もしかしたら、今敗者復活戦みたいなことをしているのでは・・・?新郎のリョウさんが引いた番号・・あるいはカードにある数字と同じ数字を持っている人は何か特殊な賞がもらえるとか・・・・?
ニコラスさん『・・・・え?と・・・37!37あった人!』
・・・37ある!!俺の手元のカードには37の数字ある!!
しかもこれはやっぱりビンゴじゃない!普通だったらニコラスさんは『ビンゴの人』と聞くはずだ。『37があった人』と聞くということは、何か別のゲームになっているに違いない!

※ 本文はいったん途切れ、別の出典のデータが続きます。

### src/rtl/spq_pkg.sv
// ----------------------------------------------------------------------------
// spq_pkg
// Shared types and constants for the sorted priority queue and its cells.
// ----------------------------------------------------------------------------
package spq_pkg;

  // Number of cells in the chain, which is the queue capacity
  localparam int DEPTH = 8;
  // Width of the fill count, able to hold DEPTH itself
  localparam int CNT_W = $clog2(DEPTH + 1);

  localparam int ID_W    = 16;
  localparam int PRI_W   = 8;
  localparam int ECOUNT_W = 4;

  // Operation codes carried on in_kind
  localparam logic KIND_ENQ = 1'b0;
  localparam logic KIND_DEQ = 1'b1;

  // One held entry
  typedef struct packed {
    logic [ID_W-1:0]  id;
    logic [PRI_W-1:0] pri;
  } entry_t;

  // Chain-wide command broadcast to every cell
  typedef struct packed {
    logic enq;  // insert the new entry in sorted place
    logic deq;  // shift every entry one cell toward the head
  } cell_ctl_t;

endpackage
[config.mk]
export PLATFORM = sky130hd
export DESIGN_NAME = stsm_alu
export DESIGN_NICKNAME = d
export VERILOG_FILES = /design/src/rtl/stsm_pkg.sv /design/src/rtl/stsm_alu.sv
export SDC_FILE = /design/constraint.sdc
export NUM_CORES = 1
export LEC_CHECK = 0
export ABC_CLOCK_PERIOD_IN_PS = 4100
export BUFFER_PORTS_ARGS = -buffer_cell sky130_fd_sc_hd__buf_2
export CORE_MARGIN = 5
export CORE_UTILIZATION = 54
export DETAILED_ROUTE_END_ITERATION = 8
export GPL_TIMING_DRIVEN = 0
export PLACE_DENSITY = 0.95
export SYNTH_ARGS = -nofsm -noshare
export SYNTH_HDL_FRONTEND = slang
export SYNTH_SLANG_ARGS = --single-unit
[constraint.sdc]
create_clock -name vclk -period 4.1
set_clock_uncertainty 0.05 [all_clocks]
set_input_delay 0.205 -clock vclk [all_inputs]
set_output_delay 0.205 -clock vclk [all_outputs]
set_load 0.1 [all_outputs]
[src/rtl/stsm_pkg.sv]
// Shared constants for the segment tree range-sum block.
// No dependencies; used by segment_tree_range_sum_mod and stsm_alu.
`default_nettype none

package stsm_pkg;

  localparam int LEAVES_DEF = 1024;

  localparam int VAL_W  = 30;
  localparam int SIZE_W = 11;
  localparam int POS_W  = 10;
  localparam int IDX_W  = 11;

  localparam logic [VAL_W-1:0]  MODULUS  = 30'd998244353;
  localparam logic [SIZE_W-1:0] SIZE_RST = 11'd1024;

  localparam logic ACT_WRITE = 1'b0;
  localparam logic ACT_QUERY = 1'b1;

endpackage

`default_nettype wire

[src/rtl/stsm_alu.sv]
// Shared modular adder: (a + b) mod 998244353, correct while a + b is below 2 * 998244353.
// Depends on stsm_pkg.
`default_nettype none

module stsm_alu (
  input  wire logic [stsm_pkg::VAL_W-1:0] a,
  input  wire logic [stsm_pkg::VAL_W-1:0] b,
  output logic      [stsm_pkg::VAL_W-1:0] y
);

  logic [stsm_pkg::VAL_W:0] sum;
  logic [stsm_pkg::VAL_W:0] diff;

  assign sum  = {1'b0, a} + {1'b0, b};
  assign diff = sum - {1'b0, stsm_pkg::MODULUS};
  assign y    = (sum >= {1'b0, stsm_pkg::MODULUS}) ? diff[stsm_pkg::VAL_W-1:0]
                                                    : sum[stsm_pkg::VAL_W-1:0];

endmodule

`default_nettype wire
==> flow_summary.yaml, run 1 <==
logic_synthesis:
  synth_top_area_frac: 0.151
  postSynthCellCount: 375
  synth-seq-area-share: 0
  synth_top_cell_by_area: "ha_1"
  yosys-top-cells-area: "ha_1, xnor2_1, a21oi_1, xor2_1, o21ai_0"
  syn_nets: 468
  ys.warnings.count: 0
  synth.distinct_cells: 63
  synthesis.area_mm2: 0.00265
  syn_avg_cell_area_um2: 7.07
die:
  start_util: 0.557
  die_w_um: 80.1
  num_rows: 25
  top_level_ports: 90
  fp.dieH_um: 80.1
sta:
  crit_endpoint: "y[29]"
  worst-ep-kind: "top-level output"
placed_design:
  dp_hpwl_mm: 7.17
  gp_congestion: 1.00
  dpl.cell_count: 532
  port_buffers: 90
  post-place-ws_ns: -0.652
clocking:
  postCtsHoldBufs: 0
grt:
  grt_max_degree: 11
run_status:
  outcome: "stopped before the end"
  lastStage: "global routing"
  firstError: "[ERROR DPL-0038] Utilization greater than 100%, impossible to legalize"
Yosys cell counts, types with 4 or more instances:
master / count
nand4b_1: 4
nand2b_1: 4
buf_2: 5
nor2_1: 22
xnor2_1: 33
nor3_1: 8
o21a_1: 6
nand3b_1: 6
clkbuf_1: 6
xor2_1: 17
a21o_1: 10
a21oi_1: 34
ha_1: 32
o21ai_0: 24
nor2b_1: 5
nand4_1: 12
and2_1: 8
a211oi_1: 4
inv_1: 7
and3_1: 4
nand3_1: 22
nand2_1: 31
o211ai_1: 5
repair_timing:
action / CTS
gates resized for setup: 103
gates cloned: 1
pin swaps: 30
endpoints found under the hold margin: 0
setup endpoints to repair: 30
buffers inserted: 23
cells by family after synthesis:
logic type | after synthesis | synth area share
AND/OR/NAND/NOR | 144 | 0.298
AO/OA/AOI/OAI | 124 | 0.329
XOR/XNOR | 50 | 0.165
adder cells (fa/ha/maj) | 33 | 0.159
buffers and inverters | 24 | 0.0491
metrics by stage:
step	TNS (ns)	util	hold WS, ns	cell area [µm²]
2_1_floorplan	-1.59	-	0.961	3120
3_3_place_gp	-9.62	0.768	1.06	3650
3_5_place_dp	-15.88	0.768	1.07	3650
4_1_cts	-0.0189	0.892	1.05	4240
==> inputs of run 2 (changes only) <==
CORE_UTILIZATION = 40   (was 54)
PLACE_DENSITY = not set   (was 0.95)
PLACE_DENSITY_LB_ADDON = 0.15   (was not set)
==> flow_summary.yaml, run 2 <==
finish:
  design.seq.count: 0
  layout-drive-gt1-share: 0.473
  fin_nets: 592
  register_area_um2: 0
  nClkBuffers: 0
  final_common_cell: "buf_2"
  nFillCells: 456
  diodes: 0
  stdcell_count: 574
  area_growth_pct: 81.0
  final_cell_mix: "buf_2, buf_4, nand2_1"
  stdcell_area_mm2: 0.00480
worst_setup_path:
  cp_common_cell: "buf_6"
  path_cells: "buf_2 -> inv_1 -> fa_2 -> nor2b_4 -> o211ai_4 -> a211oi_4 -> o31a_1 -> o21ai_2 -> nor4b_4 -> nor3_2 -> or3b_4 -> o311ai_4 -> buf_6 -> clkbuf_16 -> nand3_2 -> xnor2_2 -> buf_6"
  crit_fanout: 5
  crit_arrival_ns: 3.90
  end_kind: "primary output"
  crit_family: "compound AO/OA/AOI/OAI gates"
  cpPeakStageDelay_ns: 0.43
  worstSetupStartpointType: "input pin"
  path_buf_inv: 5
  cpMaxStageDelayCell: "o311ai_4"
  worst-setup-path-type: "in -> out"
  cp.required_ns: 3.85
logic_synthesis:
  yosys-top-cells-area: "ha_1, xnor2_1, a21oi_1, xor2_1, o21ai_0"
  synth_common_cells: "a21oi_1, xnor2_1, ha_1"
  synth_top_area_frac: 0.151
  synthesis.area_mm2: 0.00265
  postSynthCellCount: 375
  synth-seq-area-share: 0
  ys.warnings.count: 0
  synth.distinct_cells: 63
  synth_top_cell_by_area: "ha_1"
  syn_nets: 468
  yosysMostFrequentCell: "a21oi_1"
  syn_avg_cell_area_um2: 7.07
route:
  drc: 0
  drt_iter0_drc: 84
  detail_route.wl_per_cell_um: 17.5
  ant_nets: 0
  vias_per_cell: 5.98
  vias: 3434
  routed_wl_mm: 10.0
  dr.pass1.iters: 4
sta:
  setup_viol: 6
  min_period_over_period: 1.01
  max_freq_ghz: 0.241
  period_needed_ns: 4.15
  setup_ws_ns: -0.0519
  final-max-slew-violation-count: 0
  relSlewSlack: 0.443
  rsz0062_at_grt: "true"
  hold_viol: 0
  worst_slew_pin_slew_ns: 0.832
power_and_ir_drop:
  power_leakage_uw: 0.00196
  p_per_area_mw_per_mm2: 381
  ir_worst_vdd_mv: 0.759
grt:
  antenna_found_initial: 0
  grt_max_degree: 11
  grtUsageTotal: 0.198
  grt_pass1_wl_mm: 14.7
  grt_pass1_vias: 3134
  grt_remaining_overflow: 0
placed_design:
  place_area_mm2: 0.00366
  port_buffers: 90
  post-place-ws_ns: -0.615
  gp_congestion: 0.899
  dpl.cell_count: 542
  dp_hpwl_mm: 7.02
run_status:
  violations: "setup timing"
  outcome: "finished with violations"
die:
  start_util: 0.415
  fp.dieH_um: 91.4
  core_mm2: 0.00639
  die_w_um: 91.4
  dieArea_mm2: 0.00835
  top_level_ports: 90
  num_rows: 29
worst_hold_path:
  min_path_type: "in -> out"
  whs_path_depth: 5
  worstHoldStart: "b[0]"
  min_to: "y[0]"
flow_run:
  drv_cap: 0
clocking:
  postCtsHoldBufs: 0
==> run 2: cell counts after synthesis <==
No cell type changed its count.
==> run 2: area by class of cell <==
class	instances	area, µm²	share of cell area
Timing Repair Buffer	128	1170	0.244
Inverter	7	26.3	0.00548
Buffer	11	91.3	0.0190
Tap cell	77	96.3	0.0201
Multi-Input combinational cell	351	3410	0.712
==> run 2: cells by family (layout without fill, tap and decap cells) <==
family	after synthesis	after routing	share of synthesized area
simple gates	144	144	0.298
xor+xnor	50	50	0.165
fa+ha+maj	33	33	0.159
buf+inv	24	146	0.0491
compound gates	124	124	0.329
==> run 2: where the power goes <==
group	switching, µW	internal, µW
Combinational	1140	690
Sequential	0	0
Clock	0	0
==> run 2: per-stage QoR <==
step	TNS (ns)	hold slack (ns)	util	total power (µW)
6_report	-0.134	0.983	0.751	1830
3_3_place_gp	-13.87	1.06	0.574	1390
4_1_cts	-0.0935	0.957	0.676	1670
2_1_floorplan	-1.59	0.961	-	1190
3_5_place_dp	-14.35	1.10	0.574	1400
5_1_grt	-3.53	0.999	0.751	1900
==> run 2: timing repair <==
action / 4_1_cts / 5_1_grt
gates cloned: 1 / 1
setup endpoints to repair: 30 / 30
buffers inserted: 20 / 16
resized for setup: 118 / 74
pin swaps: 30 / 46
==> run 2: how the worst max path moves through the flow <==
stage / cells past startpoint / start / to / slack, ns
2_1_floorplan: 13 / a[3] / y[1] / -0.40
3_3_place_gp: 16 / a[5] / y[21] / -0.61
3_5_place_dp: 15 / a[5] / y[21] / -0.61
4_1_cts: 19 / b[0] / y[10] / -0.03
5_1_grt: 16 / a[1] / y[29] / -0.27
6_report: 17 / a[1] / y[7] / -0.05
==> run 2: metal layers <==
metal,part of all wire,global-route usage
met1,0.41,0.275
met2,0.52,0.353
met3,0.051,0.00992
met4,0.010,0.0110
met5,0,0
(Power assumes the default switching activity.)
==> inputs of run 3 (changes only) <==
==> constraint.sdc (replaced) <==
create_clock -name vclk -period 4.1
set_clock_uncertainty 0.05 [all_clocks]
set_input_delay 0.615 -clock vclk [all_inputs]
set_output_delay 0.615 -clock vclk [all_outputs]
set_load 0.1 [all_outputs]
==> flow_summary.yaml, run 3 (synthesis results as in run 2) <==
worst_setup_path:
  cp.required_ns: 3.43
  worst-setup-path-type: "in -> out"
  worstSetupStartpointType: "input pin"
  end_kind: "primary output"
  crit_arrival_ns: 4.65
  crit_fanout: 5
power_and_ir_drop:
  clkPwrFrac: 0
  p_seq_frac: 0
  sw_frac_of_total: 0.603
  p_per_area_mw_per_mm2: 394
  power.net_switching_uw: 1260
  intPower_uw: 834
  pwr-share-comb: 1.000
  ir_worst_vdd_mv: 0.580
  power_uw: 2100
  power_leakage_uw: 0.00217
grt:
  grtUsageTotal: 0.266
  grt_pass1_wl_mm: 18.8
  grt_remaining_overflow: 0
  grt_max_degree: 11
  antenna_found_initial: 0
  grt_pass1_vias: 3788
placed_design:
  dp_hpwl_mm: 7.30
  post-place-ws_ns: -1.21
  port_buffers: 90
  gp_congestion: 0.888
worst_hold_path:
  worstHoldStart: "a[0]"
  whs_path_depth: 5
  min_to: "y[0]"
  min_path_type: "in -> out"
die:
  die_w_um: 91.4
  num_rows: 29
  top_level_ports: 90
  core_mm2: 0.00639
  start_util: 0.415
  dieArea_mm2: 0.00835
  fp.dieH_um: 91.4
run_status:
  violations: "setup timing"
  outcome: "finished with violations"
clocking:
  postCtsHoldBufs: 0
route:
  dr.pass1.iters: 5
  vias_per_cell: 6.59
  detail_route.wl_per_cell_um: 23.1
  vias: 3913
  ant_nets: 0
  drc: 0
  routed_wl_mm: 13.7
  drt_iter0_drc: 338
sta:
  relSlewSlack: 0.309
  worst_slew_pin_slew_ns: 1.03
  max_freq_ghz: 0.188
  hold_viol: 0
  rsz0062_at_grt: "true"
  min_period_over_period: 1.30
  final-max-slew-violation-count: 0
  setup_ws_ns: -1.21
  period_needed_ns: 5.31
  setup_viol: 30
finish:
  nClkBuffers: 0
  diodes: 0
  final_common_cell: "buf_2"
  area_growth_pct: 101
  nFillCells: 352
  fin_nets: 612
  final_cell_mix: "buf_2, buf_4, buf_12"
  design.seq.count: 0
  register_area_um2: 0
  layout-drive-gt1-share: 0.526
  multi_input_area_mm2: 0.00365
flow_run:
  drv_cap: 0
## run 3: area by class of cell
type,count,area share
multi-input cells,351,0.687
plain buffers,14,0.0219
inverters,7,0.00494
well taps,77,0.0181
repair buffers,145,0.268
## run 3: repair_timing
action / CTS / global route
gates resized for setup: 187 / 20
pin swaps: 50 / 30
setup buffers: 43 / 9
setup endpoints to repair: 30 / 30
gates cloned: 2 / 1
## run 3: how the worst max path moves through the flow
stage	startpoint	to	slack, ns	depth (start not counted)
4_1_cts	a[3]	y[21]	-0.73	17
6_report	a[1]	y[25]	-1.21	19
3_5_place_dp	a[1]	y[28]	-1.21	14
5_1_grt	a[1]	y[10]	-1.22	21
3_3_place_gp	a[13]	y[21]	-1.21	15
2_1_floorplan	a[3]	y[29]	-0.69	13
## run 3: power groups by stage
stage               clock (µW)  combinational, µW  sequential, µW
global placement             0               1470               0
detailed placement           0               1480               0
global route                 0               2160               0
floorplan                    0               1270               0
finish                       0               2100               0
CTS                          0               1940               0
## run 3: worst max-delay path, stage by stage
cell and delay (ns):
buf_2 0.13, inv_1 0.08, fa_2 0.41, nor2b_2 0.14, buf_6 0.13, o211ai_4 0.10, buf_4 0.15, a21boi_0 0.32
nor2_1 0.14, xnor2_2 0.48, nor4_4 0.13, nand4_1 0.15, a21oi_2 0.11, o311ai_4 0.37, buf_6 0.20, buf_6 0.14
nand4_1 0.30, xnor2_4 0.33, buf_12 0.21
## run 3: through the flow
| step | cell area (µm²) | hold slack, ns | utilization | TNS, ns | cells |
|---|---|---|---|---|---|
| 2_1_floorplan | 3450 | 1.70 | - | -18.08 | 375 |
| 3_3_place_gp | 3990 | 1.94 | 0.625 | -32.75 | 542 |
| 3_5_place_dp | 3990 | 1.94 | 0.625 | -32.57 | 542 |
| 4_1_cts | 5090 | 1.79 | 0.797 | -18.70 | 584 |
| 5_1_grt | 5320 | 1.87 | 0.833 | -33.14 | 594 |
| 6_report | 5320 | 1.84 | 0.833 | -30.89 | 594 |
## run 3: layer usage
metal / vias to the layer above / track usage / part of all wire
met2: 292 / 0.493 / 0.50
met5: - / 0 / 0
met1: 1838 / 0.326 / 0.38
met4: 0 / 0.0733 / 0.054
met3: 75 / 0.0198 / 0.070
li1: 1708 / - / -
[config.mk]
export PLATFORM = sky130hd
export DESIGN_NAME = blc_front
export DESIGN_NICKNAME = d
export VERILOG_FILES = /design/src/rtl/blc_pkg.sv /design/src/rtl/blc_front.sv
export SDC_FILE = /design/constraint.sdc
export NUM_CORES = 1
export LEC_CHECK = 0
export BUFFER_PORTS_ARGS = -buffer_cell sky130_fd_sc_hd__buf_2
export CORE_MARGIN = 3
export CORE_UTILIZATION = 49
export DETAILED_ROUTE_END_ITERATION = 6
export MAX_ROUTING_LAYER = met4
export PLACE_DENSITY_LB_ADDON = 0.2
export SLEW_MARGIN = 20
export SYNTH_ARGS = -nofsm -noshare
export SYNTH_HDL_FRONTEND = slang
export SYNTH_SLANG_ARGS = --single-unit
[constraint.sdc]
create_clock -name clk_i -period 2.5 [get_ports clk_i]
set_clock_uncertainty 0.2 [all_clocks]
set_input_delay 0.25 -clock clk_i [delete_from_list [all_inputs] [get_ports clk_i]]
set_output_delay 0.25 -clock clk_i [all_outputs]
set_load 0.01 [all_outputs]
[src/rtl/blc_pkg.sv]
package blc_pkg;

  // Fixed widths of the transaction fields and of the configuration port.
  localparam int unsigned IDX_W      = 8;
  localparam int unsigned WORD_W     = 32;
  localparam int unsigned THR_W      = 33;
  localparam int unsigned CFG_IDX_W  = 3;
  localparam int unsigned CFG_DATA_W = 33;

  // Defaults for the top-level parameters.
  localparam int unsigned NODE_COUNT_DEF  = 64;
  localparam int unsigned QUEUE_DEPTH_DEF = 2;

  // Register reset values.
  localparam logic [THR_W-1:0]  G2B_RESET   = 33'd1073741824;
  localparam logic [THR_W-1:0]  B2G_RESET   = 33'd4294967296;
  localparam logic [THR_W-1:0]  INIT_RESET  = 33'd858993459;
  localparam logic [WORD_W-1:0] SEED_RESET  = 32'd1;
  localparam logic [WORD_W-1:0] WARM_RESET  = 32'd0;
  localparam logic [WORD_W-1:0] SEED_ZERO_SUB = 32'd1;

  // Shift amounts of the xorshift32 generator.
  localparam int unsigned XS_A = 13;
  localparam int unsigned XS_B = 17;
  localparam int unsigned XS_C = 5;

  typedef enum logic [CFG_IDX_W-1:0] {
    REG_G2B_THR  = 3'd0,
    REG_B2G_THR  = 3'd1,
    REG_INIT_THR = 3'd2,
    REG_SEED     = 3'd3,
    REG_WARMUP   = 3'd4
  } blc_reg_e;

  typedef struct packed {
    logic [IDX_W-1:0] sender_index;
    logic [IDX_W-1:0] receiver_index;
  } blc_in_t;

  typedef struct packed {
    logic deliver;
    logic bypassed;
  } blc_out_t;

  // Transition thresholds seen by the back end.
  typedef struct packed {
    logic [THR_W-1:0] good_to_bad;
    logic [THR_W-1:0] bad_to_good;
    logic [THR_W-1:0] initial_bad;
  } blc_thr_t;

  // Generator reseed request from the register file.
  typedef struct packed {
    logic              load;
    logic [WORD_W-1:0] seed;
  } blc_seed_t;

  function automatic logic [WORD_W-1:0] xorshift32(input logic [WORD_W-1:0] x);
    logic [WORD_W-1:0] y;
    y = x ^ (x << XS_A);
    y = y ^ (y >> XS_B);
    y = y ^ (y << XS_C);
    return y;
  endfunction

  // A draw hits when the raw word is strictly below the threshold.
  function automatic logic draw_hits(input logic [WORD_W-1:0] w,
                                     input logic [THR_W-1:0]  thr);
    return {1'b0, w} < thr;
  endfunction

endpackage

そうなると考えられるのはただ一つ・・・敗者復活戦だ!!
俺「はい!37ありました!!」
いきなり会場が爆笑に包まれた。
ニコラスさん「・・・おまえ、37当たったのか?」
・・・・もしかしたら、俺何か勘違いしたのか?まさみに至っては指差して笑っているし・・・
俺「おれビンゴじゃないんですけどそれでもいいんですか?37当たっているだけで」
会場がさらに大爆笑した。完全に謎である。
俺は怖くなって席に戻ろうとしたら、
裕一郎「行け!!おいしいから行け!!」
裕一郎がこんなことを言ったら完全に危険信号だ。俺は絶対何かをやらかした。一体何を?
そのとき、司会の隣にいた、どっからどう見てもやくざにしか見えない竹さんが、めっちゃ怖い顔をして歩いてくる。なんだなんだ!?
酒井さん「カメラかして。ちゃんと撮るから」
何だ!?はあああああ!!?わからんわからん!!
竹さんが強引に俺の腕を引っ張って新郎のところに連れて行った。超恐わっ!!
もう、わけが解らない。どうなってんだよいったい。
しかし、何よりも最も驚いたのは、次のニコラスさんのセリフであった。
ニコラスさん「はい、ではこれから将樹君と新郎のリョウさんが熱いキスを交わします」
・・・・・・・・はあああああああああ!!!!????????
は!?まさか!!
さっきの『リョーの10』、あれは『10』ではなくて、『リョウ(さん)のチュウ』だったんだ!
俺は聞き間違いをしたんだ!!よりによってこんなことを・・・・!!!
痛恨のミス。こんなに少し過去の俺の耳を呪ったことはない。
謎はすべて解けた。しかし、時は既に遅かった。
気付いたときには、兄貴のごっつい腕が俺の背中に回り、目を閉じたリョウさんの顔が目の前に迫っていた。